Abstract

The issue of drug chirality is now a major theme in the design and development of new drugs, underpinned by a new understanding of the role of molecular recognition in many pharmacologically relevant events. In general, three methods are used for the production of a chiral drug: the chiral pool, separation of racemates, and asymmetric synthesis. Although the use of chiral drugs predates modern medicine, only since the 1980’s has there been a significant increase in the development of chiral pharmaceutical drugs. The thalidomide tragedy increased awareness of stereochemistry in the action of drugs, and as a result the number of drugs administered as racemic compounds has steadily decreased. In 2001, more than 70% of the new chiral drugs approved were single enantiomers. Approximately 1 in 4 therapeutic agents are marked as racemic mixtures, the individual enantiomers of which frequently differ in both their pharmacodynamic and pharmacokinetic profiles. The use of racemates has become the subject of considerable discussion in recent years, and an area of concern for both the pharmaceutical industry and regulatory authorities. Pharmaceutical companies are required to justify each decision to manufacture a racemic drug in preference to its homochiral version. Moreover, the use of single enantiomers has a number of potential clinical advantages, including an improved therapeutic/pharmacological profile, a reduction in complex drug interactions, and simplified pharmacokinetics. In a number of instances stereochemical considerations have contributed to an understanding of the pharmacological effects observed of a drug administered as a racemate. However, relatively little is known of the influence of patient factors (e.g. disease state, age, gender and genetics) on drug enantiomer disposition and action in man.

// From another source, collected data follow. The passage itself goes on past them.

$ cat src/rtl/id_ex_stage.sv
// -----------------------------------------------------------------------------
// id_ex_stage
//
// ID/EX pipeline register and execute-side operand preparation for the
// 5-stage MIPS core.
//
// The block latches the decoded ID fields on each rising clock edge:
//   - flush loads a bubble (all fields 0) and takes priority over stall.
//   - stall holds the latched fields.
//   - otherwise every id_* input is captured.
//
// From the latched state it then computes, purely combinationally:
//   - forwarded rs/rt values, taken from EX/MEM first, then MEM/WB, then
//     the latched register value;
//   - the ALU operands;
//   - the 4-bit ALU control code.
//
// Handshake: the block has no valid/ready pair. Every cycle is a transfer
// unless stall is high (hold) or flush is high (bubble). The ALU-facing
// outputs are valid one cycle after an ID capture.
//
// Ports
//   clk, reset             clock, asynchronous active-high reset
//   stall, flush           pipeline hold / bubble insert
//   id_*                   decoded fields and control from ID
//   exm_rd/_reg_write/_result  EX/MEM forwarding source
//   wb_rd/_reg_write/_result   MEM/WB forwarding source
//   alu_data_a/_b          ALU operands
//   alu_operation          ALU control code
//   ex_store_data          forwarded rt value, used as store data
//   ex_write_reg           destination register (reg_dst ? rd : rt)
//   ex_rs, ex_rt           latched source addresses for the hazard unit
//   ex_reg_write, ex_mem_read, ex_mem_write, ex_mem_to_reg  latched control
// -----------------------------------------------------------------------------
module id_ex_stage #(
   parameter int DW = 32
) (
   input  logic          clk,
   input  logic          reset,
   input  logic          stall,
   input  logic          flush,
   input  logic [DW-1:0] id_rs_data,
   input  logic [DW-1:0] id_rt_data,
   input  logic [DW-1:0] id_imm,
   input  logic [4:0]    id_rs,
   input  logic [4:0]    id_rt,
   input  logic [4:0]    id_rd,
   input  logic [4:0]    id_shamt,
   input  logic [5:0]    id_funct,
   input  logic [2:0]    id_alu_op,
   input  logic          id_alu_src,
   input  logic          id_reg_dst,
   input  logic          id_reg_write,
   input  logic          id_mem_read,
   input  logic          id_mem_write,
   input  logic          id_mem_to_reg,
   input  logic [4:0]    exm_rd,
   input  logic          exm_reg_write,
   input  logic [DW-1:0] exm_result,
   input  logic [4:0]    wb_rd,
   input  logic          wb_reg_write,
   input  logic [DW-1:0] wb_result,
   output logic [DW-1:0] alu_data_a,
   output logic [DW-1:0] alu_data_b,
   output logic [3:0]    alu_operation,
   output logic [DW-1:0] ex_store_data,
   output logic [4:0]    ex_write_reg,
   output logic [4:0]    ex_rs,
   output logic [4:0]    ex_rt,
   output logic          ex_reg_write,
   output logic          ex_mem_read,
   output logic          ex_mem_write,
   output logic          ex_mem_to_reg
);

   // Latched ID/EX fields
   logic [DW-1:0] r_rs_data;
   logic [DW-1:0] r_rt_data;
   logic [DW-1:0] r_imm;
   logic [4:0]    r_rs;
   logic [4:0]    r_rt;
   logic [4:0]    r_rd;
   logic [4:0]    r_shamt;
   logic [5:0]    r_funct;
   logic [2:0]    r_alu_op;
   logic          r_alu_src;
   logic          r_reg_dst;
   logic          r_reg_write;
   logic          r_mem_read;
   logic          r_mem_write;
   logic          r_mem_to_reg;

   always_ff @(posedge clk or posedge reset) begin
      if (reset) begin
         r_rs_data    <= '0;
         r_rt_data    <= '0;
         r_imm        <= '0;
         r_rs         <= '0;
         r_rt         <= '0;
         r_rd         <= '0;
         r_shamt      <= '0;
         r_funct      <= '0;
         r_alu_op     <= '0;
         r_alu_src    <= 1'b0;
         r_reg_dst    <= 1'b0;
         r_reg_write  <= 1'b0;
         r_mem_read   <= 1'b0;
         r_mem_write  <= 1'b0;
         r_mem_to_reg <= 1'b0;
      end else if (flush) begin
         // Bubble: the all-zero state decodes as an ADD of 0 and 0 that
         // writes nothing.
         r_rs_data    <= '0;
         r_rt_data    <= '0;
         r_imm        <= '0;
         r_rs         <= '0;
         r_rt         <= '0;
         r_rd         <= '0;
         r_shamt      <= '0;
         r_funct      <= '0;
         r_alu_op     <= '0;
         r_alu_src    <= 1'b0;
         r_reg_dst    <= 1'b0;
         r_reg_write  <= 1'b0;
         r_mem_read   <= 1'b0;
         r_mem_write  <= 1'b0;
         r_mem_to_reg <= 1'b0;
      end else if (!stall) begin
         r_rs_data    <= id_rs_data;
         r_rt_data    <= id_rt_data;
         r_imm        <= id_imm;
         r_rs         <= id_rs;
         r_rt         <= id_rt;
         r_rd         <= id_rd;
         r_shamt      <= id_shamt;
         r_funct      <= id_funct;
         r_alu_op     <= id_alu_op;
         r_alu_src    <= id_alu_src;
         r_reg_dst    <= id_reg_dst;
         r_reg_write  <= id_reg_write;
         r_mem_read   <= id_mem_read;
         r_mem_write  <= id_mem_write;
         r_mem_to_reg <= id_mem_to_reg;
      end
   end

   // Forwarding. EX/MEM holds the younger result, so it wins over MEM/WB.
   // $0 is never forwarded, even when a stage claims to write it.
   logic [DW-1:0] fwd_a;
   logic [DW-1:0] fwd_b;

   always_comb begin
      fwd_a = r_rs_data;
      if (exm_reg_write && (exm_rd != 5'd0) && (exm_rd == r_rs))
         fwd_a = exm_result;
      else if (wb_reg_write && (wb_rd != 5'd0) && (wb_rd == r_rs))
         fwd_a = wb_result;
   end

   always_comb begin
      fwd_b = r_rt_data;
      if (exm_reg_write && (exm_rd != 5'd0) && (exm_rd == r_rt))
         fwd_b = exm_result;
      else if (wb_reg_write && (wb_rd != 5'd0) && (wb_rd == r_rt))
         fwd_b = wb_result;
   end

   // Immediate shifts (sll/srl/sra) carry the shift amount in shamt and
   // route it onto operand A. Variable shifts already have it in rs.
   logic shift_imm;

   always_comb begin
      shift_imm = (r_alu_op == 3'b010) &&
                  ((r_funct == 6'b000000) ||
                   (r_funct == 6'b000010) ||
                   (r_funct == 6'b000011));
   end

   // ALU control decode
   logic [3:0] op_code;

   always_comb begin
      op_code = 4'b1111;
      case (r_alu_op)
         3'b000: op_code = 4'b0010;
         3'b001: op_code = 4'b0110;
         3'b011: op_code = 4'b0000;
         3'b100: op_code = 4'b0001;
         3'b101: op_code = 4'b1101;
         3'b110: op_code = 4'b0111;
         3'b111: op_code = 4'b1001;
         3'b010: begin
            case (r_funct)
               6'b100000: op_code = 4'b0010;
               6'b100001: op_code = 4'b0011;
               6'b100010: op_code = 4'b0110;
               6'b100011: op_code = 4'b0100;
               6'b100100: op_code = 4'b0000;
               6'b100101: op_code = 4'b0001;
               6'b100110: op_code = 4'b1101;
               6'b100111: op_code = 4'b1100;
               6'b101010: op_code = 4'b0111;
               6'b101011: op_code = 4'b1001;
               6'b000000,
               6'b000100: op_code = 4'b1000;
               6'b000010,
               6'b000110: op_code = 4'b1010;
               6'b000011,
               6'b000111: op_code = 4'b1011;
               // Unused code; the ALU returns zero for it.
               default:   op_code = 4'b1111;
            endcase
         end
         default: op_code = 4'b1111;
      endcase
   end

   assign alu_data_a    = shift_imm ? {{(DW-5){1'b0}}, r_shamt} : fwd_a;
   assign alu_data_b    = r_alu_src ? r_imm : fwd_b;
   assign alu_operation = op_code;
   assign ex_store_data = fwd_b;
   assign ex_write_reg  = r_reg_dst ? r_rd : r_rt;
   assign ex_rs         = r_rs;
   assign ex_rt         = r_rt;
   assign ex_reg_write  = r_reg_write;
   assign ex_mem_read   = r_mem_read;
   assign ex_mem_write  = r_mem_write;
   assign ex_mem_to_reg = r_mem_to_reg;

endmodule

Examples may also be cited where the use of a single enantiomer, non-racemic mixtures and racemates of currently used agents may offer clinical advantages. The issues associated with drug chirality are complex and depend upon the relative merits of the individual agent. In the future it is likely that a number of existing racemates will be re-marketed as single enantiomer products with potentially improved clinical profiles and possible novel therapeutic indications.